- **Work to be completed**: Repeat exactly every line that comes at or after the line containing "nor3_1 | 10 |", through the end of the entries below.

START Material provided

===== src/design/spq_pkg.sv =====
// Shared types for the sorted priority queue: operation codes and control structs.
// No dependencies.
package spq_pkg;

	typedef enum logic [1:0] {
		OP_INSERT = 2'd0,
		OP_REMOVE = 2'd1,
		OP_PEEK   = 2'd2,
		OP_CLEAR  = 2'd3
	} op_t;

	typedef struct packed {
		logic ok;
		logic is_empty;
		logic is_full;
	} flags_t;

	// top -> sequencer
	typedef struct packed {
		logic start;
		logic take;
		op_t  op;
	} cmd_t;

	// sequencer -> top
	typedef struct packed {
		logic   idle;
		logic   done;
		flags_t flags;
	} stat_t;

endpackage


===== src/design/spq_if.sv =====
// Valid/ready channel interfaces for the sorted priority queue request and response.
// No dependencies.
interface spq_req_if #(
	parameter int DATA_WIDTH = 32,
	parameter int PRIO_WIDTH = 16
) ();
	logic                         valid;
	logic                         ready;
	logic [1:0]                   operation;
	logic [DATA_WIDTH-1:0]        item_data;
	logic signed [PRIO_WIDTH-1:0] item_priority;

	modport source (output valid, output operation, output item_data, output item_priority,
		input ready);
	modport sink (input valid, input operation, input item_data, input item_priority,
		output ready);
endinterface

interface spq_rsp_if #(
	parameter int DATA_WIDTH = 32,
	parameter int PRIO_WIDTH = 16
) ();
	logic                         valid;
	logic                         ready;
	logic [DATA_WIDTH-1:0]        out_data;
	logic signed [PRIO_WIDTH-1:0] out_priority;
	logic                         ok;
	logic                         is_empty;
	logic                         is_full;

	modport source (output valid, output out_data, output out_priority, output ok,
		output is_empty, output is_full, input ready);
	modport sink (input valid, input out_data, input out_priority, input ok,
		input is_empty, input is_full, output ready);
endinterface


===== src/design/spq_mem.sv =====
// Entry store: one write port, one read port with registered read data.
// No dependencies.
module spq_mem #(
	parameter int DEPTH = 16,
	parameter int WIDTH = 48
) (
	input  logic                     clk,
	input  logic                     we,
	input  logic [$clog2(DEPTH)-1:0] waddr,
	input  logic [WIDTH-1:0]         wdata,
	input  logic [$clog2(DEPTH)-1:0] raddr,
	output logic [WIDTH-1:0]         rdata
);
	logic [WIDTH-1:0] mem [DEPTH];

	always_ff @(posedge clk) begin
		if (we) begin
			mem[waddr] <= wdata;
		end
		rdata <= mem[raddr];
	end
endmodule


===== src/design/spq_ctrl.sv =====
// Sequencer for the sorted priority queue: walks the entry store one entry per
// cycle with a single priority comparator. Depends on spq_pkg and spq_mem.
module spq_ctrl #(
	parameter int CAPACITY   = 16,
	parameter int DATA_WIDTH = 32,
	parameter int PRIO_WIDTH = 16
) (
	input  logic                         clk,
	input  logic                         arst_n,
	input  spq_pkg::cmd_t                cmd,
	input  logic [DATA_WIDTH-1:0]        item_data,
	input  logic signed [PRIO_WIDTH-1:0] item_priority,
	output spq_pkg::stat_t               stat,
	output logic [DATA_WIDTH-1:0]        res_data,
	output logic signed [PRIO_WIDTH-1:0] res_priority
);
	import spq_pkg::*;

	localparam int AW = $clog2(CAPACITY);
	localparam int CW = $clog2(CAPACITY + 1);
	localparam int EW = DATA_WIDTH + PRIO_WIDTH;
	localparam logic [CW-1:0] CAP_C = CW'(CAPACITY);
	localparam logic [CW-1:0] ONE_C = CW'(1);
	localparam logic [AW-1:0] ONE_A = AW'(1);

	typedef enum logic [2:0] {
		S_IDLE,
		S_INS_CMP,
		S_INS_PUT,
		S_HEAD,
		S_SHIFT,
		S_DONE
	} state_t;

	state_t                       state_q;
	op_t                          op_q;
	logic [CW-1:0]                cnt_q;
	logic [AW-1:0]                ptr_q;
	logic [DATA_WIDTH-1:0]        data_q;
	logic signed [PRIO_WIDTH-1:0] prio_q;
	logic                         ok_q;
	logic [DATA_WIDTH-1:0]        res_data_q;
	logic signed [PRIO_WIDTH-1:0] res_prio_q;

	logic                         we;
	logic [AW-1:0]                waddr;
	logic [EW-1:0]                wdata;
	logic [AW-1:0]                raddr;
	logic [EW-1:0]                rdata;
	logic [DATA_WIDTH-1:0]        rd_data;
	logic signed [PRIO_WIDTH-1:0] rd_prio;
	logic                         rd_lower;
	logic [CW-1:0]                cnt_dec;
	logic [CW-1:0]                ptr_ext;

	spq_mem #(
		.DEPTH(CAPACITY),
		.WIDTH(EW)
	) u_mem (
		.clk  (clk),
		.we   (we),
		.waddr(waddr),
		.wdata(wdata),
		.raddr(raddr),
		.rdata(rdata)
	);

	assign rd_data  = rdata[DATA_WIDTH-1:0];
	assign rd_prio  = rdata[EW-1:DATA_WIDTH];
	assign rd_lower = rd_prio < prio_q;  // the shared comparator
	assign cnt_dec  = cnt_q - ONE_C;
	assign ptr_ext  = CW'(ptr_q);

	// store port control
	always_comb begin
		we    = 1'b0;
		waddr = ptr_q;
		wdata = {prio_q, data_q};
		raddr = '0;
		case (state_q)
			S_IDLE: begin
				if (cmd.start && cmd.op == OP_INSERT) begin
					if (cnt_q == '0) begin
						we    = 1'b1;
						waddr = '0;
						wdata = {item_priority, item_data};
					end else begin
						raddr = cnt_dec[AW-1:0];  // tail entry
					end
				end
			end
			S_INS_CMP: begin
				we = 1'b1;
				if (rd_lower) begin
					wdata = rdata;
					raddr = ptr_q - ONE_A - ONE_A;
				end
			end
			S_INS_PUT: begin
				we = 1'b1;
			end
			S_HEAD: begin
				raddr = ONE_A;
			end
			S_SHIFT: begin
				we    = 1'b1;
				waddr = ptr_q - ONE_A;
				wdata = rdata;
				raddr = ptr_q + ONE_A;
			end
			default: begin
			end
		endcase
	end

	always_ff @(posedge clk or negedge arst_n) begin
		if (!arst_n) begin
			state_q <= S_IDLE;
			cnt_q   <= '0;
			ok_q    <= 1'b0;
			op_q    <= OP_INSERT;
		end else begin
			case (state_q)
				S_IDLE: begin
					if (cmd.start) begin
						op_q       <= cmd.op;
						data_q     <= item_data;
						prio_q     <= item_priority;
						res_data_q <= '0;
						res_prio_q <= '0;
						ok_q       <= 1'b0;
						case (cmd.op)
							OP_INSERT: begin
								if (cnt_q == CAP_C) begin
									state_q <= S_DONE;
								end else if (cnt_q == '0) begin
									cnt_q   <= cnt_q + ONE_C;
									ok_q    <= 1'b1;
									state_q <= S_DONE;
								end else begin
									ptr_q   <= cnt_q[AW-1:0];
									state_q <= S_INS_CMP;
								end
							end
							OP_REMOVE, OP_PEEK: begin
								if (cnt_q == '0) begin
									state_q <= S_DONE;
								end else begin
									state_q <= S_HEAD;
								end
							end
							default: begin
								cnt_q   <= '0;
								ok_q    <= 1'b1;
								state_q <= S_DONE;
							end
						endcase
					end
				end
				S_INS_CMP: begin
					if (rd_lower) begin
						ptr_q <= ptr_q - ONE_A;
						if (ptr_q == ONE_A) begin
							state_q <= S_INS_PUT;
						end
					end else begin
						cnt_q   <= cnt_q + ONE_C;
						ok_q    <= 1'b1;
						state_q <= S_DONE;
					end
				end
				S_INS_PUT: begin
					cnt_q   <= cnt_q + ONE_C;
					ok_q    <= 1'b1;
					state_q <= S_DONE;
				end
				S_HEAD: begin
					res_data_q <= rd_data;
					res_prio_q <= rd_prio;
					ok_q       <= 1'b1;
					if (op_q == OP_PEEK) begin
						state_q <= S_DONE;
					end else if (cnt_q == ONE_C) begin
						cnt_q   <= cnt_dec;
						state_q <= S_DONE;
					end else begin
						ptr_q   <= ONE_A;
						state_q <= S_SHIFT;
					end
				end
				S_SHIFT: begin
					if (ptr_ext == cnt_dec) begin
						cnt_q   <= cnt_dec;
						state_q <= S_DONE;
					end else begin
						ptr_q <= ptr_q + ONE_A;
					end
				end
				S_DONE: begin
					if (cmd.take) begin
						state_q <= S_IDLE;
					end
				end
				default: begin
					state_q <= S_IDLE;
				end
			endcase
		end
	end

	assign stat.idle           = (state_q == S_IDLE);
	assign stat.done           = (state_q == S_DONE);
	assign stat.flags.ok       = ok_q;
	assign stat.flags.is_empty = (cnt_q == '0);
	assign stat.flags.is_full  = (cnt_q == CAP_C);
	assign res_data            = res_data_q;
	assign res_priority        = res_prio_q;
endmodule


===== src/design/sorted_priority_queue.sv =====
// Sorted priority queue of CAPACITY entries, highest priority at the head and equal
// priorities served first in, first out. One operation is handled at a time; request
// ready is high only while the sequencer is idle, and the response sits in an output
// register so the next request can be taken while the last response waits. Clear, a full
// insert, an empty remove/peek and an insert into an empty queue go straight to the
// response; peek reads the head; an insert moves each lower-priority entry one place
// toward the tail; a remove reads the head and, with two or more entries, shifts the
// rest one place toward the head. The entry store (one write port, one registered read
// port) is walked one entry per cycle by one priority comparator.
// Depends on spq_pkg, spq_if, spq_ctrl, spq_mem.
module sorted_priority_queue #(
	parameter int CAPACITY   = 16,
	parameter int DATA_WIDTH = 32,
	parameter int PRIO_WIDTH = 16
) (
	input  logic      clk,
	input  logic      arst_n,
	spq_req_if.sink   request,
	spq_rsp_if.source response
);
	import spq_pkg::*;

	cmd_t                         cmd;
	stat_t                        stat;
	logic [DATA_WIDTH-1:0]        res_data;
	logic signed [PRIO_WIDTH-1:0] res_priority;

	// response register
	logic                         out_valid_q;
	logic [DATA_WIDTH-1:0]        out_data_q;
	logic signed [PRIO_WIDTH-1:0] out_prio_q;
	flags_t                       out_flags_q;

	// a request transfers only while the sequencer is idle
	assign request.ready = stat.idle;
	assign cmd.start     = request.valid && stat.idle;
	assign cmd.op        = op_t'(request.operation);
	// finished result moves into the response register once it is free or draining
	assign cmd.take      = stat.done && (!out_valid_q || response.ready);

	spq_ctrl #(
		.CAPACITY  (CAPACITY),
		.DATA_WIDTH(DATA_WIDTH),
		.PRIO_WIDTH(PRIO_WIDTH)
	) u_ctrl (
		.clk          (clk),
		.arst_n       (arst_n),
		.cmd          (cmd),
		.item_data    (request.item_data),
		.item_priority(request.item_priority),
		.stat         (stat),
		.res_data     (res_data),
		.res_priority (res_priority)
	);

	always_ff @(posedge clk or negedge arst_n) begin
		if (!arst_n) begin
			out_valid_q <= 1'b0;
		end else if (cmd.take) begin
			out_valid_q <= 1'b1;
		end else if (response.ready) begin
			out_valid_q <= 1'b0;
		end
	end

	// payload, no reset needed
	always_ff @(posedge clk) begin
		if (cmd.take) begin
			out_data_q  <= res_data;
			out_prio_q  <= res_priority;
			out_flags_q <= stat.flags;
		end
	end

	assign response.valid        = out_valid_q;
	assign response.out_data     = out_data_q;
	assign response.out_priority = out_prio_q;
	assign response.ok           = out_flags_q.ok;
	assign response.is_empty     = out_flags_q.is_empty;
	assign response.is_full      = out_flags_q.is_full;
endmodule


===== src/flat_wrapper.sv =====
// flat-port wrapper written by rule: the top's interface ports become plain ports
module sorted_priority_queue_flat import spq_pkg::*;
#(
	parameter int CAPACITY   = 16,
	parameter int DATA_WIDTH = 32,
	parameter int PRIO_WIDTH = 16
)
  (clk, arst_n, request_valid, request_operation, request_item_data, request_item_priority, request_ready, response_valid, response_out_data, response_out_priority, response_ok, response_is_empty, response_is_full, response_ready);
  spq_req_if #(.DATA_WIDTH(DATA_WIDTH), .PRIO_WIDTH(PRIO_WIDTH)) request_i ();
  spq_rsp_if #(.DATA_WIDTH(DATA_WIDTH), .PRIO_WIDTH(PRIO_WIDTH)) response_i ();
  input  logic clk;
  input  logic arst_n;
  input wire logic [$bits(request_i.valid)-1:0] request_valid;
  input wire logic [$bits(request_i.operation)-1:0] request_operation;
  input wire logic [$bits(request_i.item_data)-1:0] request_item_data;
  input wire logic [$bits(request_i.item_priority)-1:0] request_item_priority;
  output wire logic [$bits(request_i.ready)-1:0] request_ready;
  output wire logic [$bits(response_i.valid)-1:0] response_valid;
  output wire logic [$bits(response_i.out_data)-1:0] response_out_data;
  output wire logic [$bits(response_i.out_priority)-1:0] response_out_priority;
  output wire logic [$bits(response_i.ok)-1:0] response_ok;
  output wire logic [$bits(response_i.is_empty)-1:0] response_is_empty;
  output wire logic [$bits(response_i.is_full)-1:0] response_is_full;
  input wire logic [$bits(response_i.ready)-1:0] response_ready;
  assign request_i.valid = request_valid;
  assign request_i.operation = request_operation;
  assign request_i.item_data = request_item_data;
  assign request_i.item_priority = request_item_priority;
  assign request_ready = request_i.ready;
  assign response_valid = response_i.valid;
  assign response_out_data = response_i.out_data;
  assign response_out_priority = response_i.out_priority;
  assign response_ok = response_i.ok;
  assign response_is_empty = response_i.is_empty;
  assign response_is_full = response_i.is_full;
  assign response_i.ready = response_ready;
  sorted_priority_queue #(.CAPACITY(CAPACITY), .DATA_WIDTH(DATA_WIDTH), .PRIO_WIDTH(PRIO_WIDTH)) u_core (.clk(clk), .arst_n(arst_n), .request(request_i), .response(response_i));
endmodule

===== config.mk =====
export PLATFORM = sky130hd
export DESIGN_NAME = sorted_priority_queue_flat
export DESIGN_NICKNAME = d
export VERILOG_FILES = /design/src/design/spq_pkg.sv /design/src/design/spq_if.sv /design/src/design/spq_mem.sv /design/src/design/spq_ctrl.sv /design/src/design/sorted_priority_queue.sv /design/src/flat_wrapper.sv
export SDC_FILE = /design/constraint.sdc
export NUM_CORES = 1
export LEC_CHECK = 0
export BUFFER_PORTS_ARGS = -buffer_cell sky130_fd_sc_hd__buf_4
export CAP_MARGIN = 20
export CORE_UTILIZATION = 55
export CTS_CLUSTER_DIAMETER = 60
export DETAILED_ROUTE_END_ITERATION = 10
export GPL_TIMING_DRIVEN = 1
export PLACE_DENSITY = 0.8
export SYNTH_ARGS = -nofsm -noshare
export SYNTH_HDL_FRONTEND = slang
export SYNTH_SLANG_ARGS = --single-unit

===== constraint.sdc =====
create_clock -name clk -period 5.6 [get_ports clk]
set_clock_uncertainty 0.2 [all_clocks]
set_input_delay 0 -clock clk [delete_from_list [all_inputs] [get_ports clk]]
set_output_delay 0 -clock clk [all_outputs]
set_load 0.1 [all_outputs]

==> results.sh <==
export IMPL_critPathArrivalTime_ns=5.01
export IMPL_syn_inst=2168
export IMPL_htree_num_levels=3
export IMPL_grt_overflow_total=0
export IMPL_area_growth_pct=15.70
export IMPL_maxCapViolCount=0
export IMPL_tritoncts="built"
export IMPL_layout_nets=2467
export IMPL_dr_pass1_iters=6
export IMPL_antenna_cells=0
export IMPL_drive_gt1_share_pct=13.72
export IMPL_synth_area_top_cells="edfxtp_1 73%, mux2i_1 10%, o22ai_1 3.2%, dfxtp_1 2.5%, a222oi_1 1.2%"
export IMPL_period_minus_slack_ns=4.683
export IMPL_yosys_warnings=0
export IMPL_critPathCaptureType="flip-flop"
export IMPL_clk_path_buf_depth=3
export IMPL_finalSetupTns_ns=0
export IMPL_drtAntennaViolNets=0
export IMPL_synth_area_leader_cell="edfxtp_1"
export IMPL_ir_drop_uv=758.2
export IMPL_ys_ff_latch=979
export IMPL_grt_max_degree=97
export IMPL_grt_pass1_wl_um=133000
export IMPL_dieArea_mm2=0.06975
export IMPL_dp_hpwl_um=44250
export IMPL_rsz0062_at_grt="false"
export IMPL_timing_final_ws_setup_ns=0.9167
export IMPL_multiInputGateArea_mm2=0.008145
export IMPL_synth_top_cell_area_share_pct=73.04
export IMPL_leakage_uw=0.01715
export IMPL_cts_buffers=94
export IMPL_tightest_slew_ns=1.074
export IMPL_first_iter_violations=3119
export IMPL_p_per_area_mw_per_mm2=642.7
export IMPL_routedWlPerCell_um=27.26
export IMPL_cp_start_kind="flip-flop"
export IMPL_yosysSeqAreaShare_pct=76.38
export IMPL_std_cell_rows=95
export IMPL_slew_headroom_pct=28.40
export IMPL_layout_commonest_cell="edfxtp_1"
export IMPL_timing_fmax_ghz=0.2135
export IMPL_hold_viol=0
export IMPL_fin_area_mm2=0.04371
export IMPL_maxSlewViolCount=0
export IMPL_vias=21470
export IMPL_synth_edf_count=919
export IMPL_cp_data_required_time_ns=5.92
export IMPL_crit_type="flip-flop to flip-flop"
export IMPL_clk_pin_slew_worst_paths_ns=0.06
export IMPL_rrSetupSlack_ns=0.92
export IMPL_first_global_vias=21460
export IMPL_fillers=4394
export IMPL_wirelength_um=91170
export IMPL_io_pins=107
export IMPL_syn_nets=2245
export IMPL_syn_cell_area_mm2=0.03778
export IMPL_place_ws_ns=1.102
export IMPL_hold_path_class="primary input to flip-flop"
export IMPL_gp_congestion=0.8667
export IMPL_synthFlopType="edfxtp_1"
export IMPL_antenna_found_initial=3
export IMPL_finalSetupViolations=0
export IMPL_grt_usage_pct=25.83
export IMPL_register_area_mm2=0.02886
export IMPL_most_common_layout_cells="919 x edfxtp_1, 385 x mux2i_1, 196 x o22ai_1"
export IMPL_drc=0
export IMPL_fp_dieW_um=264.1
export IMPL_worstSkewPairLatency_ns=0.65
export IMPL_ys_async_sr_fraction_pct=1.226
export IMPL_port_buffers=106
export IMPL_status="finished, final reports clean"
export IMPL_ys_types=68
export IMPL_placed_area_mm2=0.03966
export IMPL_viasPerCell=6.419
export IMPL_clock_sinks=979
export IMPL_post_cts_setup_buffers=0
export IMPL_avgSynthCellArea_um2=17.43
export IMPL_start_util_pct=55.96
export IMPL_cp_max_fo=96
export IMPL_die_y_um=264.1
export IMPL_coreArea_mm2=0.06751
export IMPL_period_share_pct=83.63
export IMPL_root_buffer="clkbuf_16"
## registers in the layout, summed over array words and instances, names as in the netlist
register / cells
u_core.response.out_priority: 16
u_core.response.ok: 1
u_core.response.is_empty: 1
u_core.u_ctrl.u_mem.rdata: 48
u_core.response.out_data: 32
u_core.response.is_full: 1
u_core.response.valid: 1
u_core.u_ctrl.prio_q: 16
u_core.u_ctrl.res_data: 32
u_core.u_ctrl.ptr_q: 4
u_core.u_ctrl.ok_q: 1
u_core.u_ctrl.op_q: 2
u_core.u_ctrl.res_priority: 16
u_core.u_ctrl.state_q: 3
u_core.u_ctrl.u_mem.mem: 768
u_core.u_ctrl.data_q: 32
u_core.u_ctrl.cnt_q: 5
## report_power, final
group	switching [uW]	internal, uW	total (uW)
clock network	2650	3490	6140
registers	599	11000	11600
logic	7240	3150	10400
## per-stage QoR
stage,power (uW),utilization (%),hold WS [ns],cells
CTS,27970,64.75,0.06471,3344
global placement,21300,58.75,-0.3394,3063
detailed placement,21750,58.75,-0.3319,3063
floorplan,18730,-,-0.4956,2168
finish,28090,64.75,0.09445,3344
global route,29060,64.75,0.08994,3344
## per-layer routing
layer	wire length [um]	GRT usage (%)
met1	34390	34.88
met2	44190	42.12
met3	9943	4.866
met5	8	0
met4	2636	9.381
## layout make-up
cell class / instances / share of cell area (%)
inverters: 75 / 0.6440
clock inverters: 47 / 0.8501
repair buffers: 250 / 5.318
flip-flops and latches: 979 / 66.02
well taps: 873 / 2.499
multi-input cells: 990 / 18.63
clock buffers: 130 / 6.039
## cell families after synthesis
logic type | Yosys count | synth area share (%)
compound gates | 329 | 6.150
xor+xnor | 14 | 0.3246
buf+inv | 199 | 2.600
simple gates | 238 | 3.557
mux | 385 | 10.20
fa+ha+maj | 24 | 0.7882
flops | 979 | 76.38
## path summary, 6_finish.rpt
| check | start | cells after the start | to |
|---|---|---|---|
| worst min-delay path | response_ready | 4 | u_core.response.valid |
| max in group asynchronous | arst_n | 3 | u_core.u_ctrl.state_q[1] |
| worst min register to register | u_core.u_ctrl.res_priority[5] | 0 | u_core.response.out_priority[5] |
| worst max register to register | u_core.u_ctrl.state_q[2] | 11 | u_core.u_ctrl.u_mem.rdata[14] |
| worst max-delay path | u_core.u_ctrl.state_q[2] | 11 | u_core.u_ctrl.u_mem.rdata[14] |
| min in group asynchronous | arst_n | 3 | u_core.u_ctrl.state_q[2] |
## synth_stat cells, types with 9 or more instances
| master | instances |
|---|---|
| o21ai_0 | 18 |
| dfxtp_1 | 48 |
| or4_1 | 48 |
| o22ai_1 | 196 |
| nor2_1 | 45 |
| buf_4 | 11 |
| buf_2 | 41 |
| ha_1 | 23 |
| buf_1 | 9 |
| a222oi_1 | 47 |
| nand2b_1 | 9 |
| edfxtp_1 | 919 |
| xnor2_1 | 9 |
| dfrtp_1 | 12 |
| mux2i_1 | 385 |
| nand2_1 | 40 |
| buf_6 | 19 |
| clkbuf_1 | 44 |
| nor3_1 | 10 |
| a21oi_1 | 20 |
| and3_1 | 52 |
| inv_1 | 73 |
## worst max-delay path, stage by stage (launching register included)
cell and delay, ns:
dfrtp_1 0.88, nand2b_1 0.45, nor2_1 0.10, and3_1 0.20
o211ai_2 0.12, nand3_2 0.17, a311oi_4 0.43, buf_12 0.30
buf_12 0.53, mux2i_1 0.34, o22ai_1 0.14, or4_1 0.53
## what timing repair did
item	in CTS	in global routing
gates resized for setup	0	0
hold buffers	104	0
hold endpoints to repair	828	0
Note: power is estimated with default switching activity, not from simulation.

END Material provided

- **Response**:
| nor3_1 | 10 |
| a21oi_1 | 20 |
| and3_1 | 52 |
| inv_1 | 73 |
## worst max-delay path, stage by stage (launching register included)
cell and delay, ns:
dfrtp_1 0.88, nand2b_1 0.45, nor2_1 0.10, and3_1 0.20
o211ai_2 0.12, nand3_2 0.17, a311oi_4 0.43, buf_12 0.30
buf_12 0.53, mux2i_1 0.34, o22ai_1 0.14, or4_1 0.53
## what timing repair did
item	in CTS	in global routing
gates resized for setup	0	0
hold buffers	104	0
hold endpoints to repair	828	0
Note: power is estimated with default switching activity, not from simulation.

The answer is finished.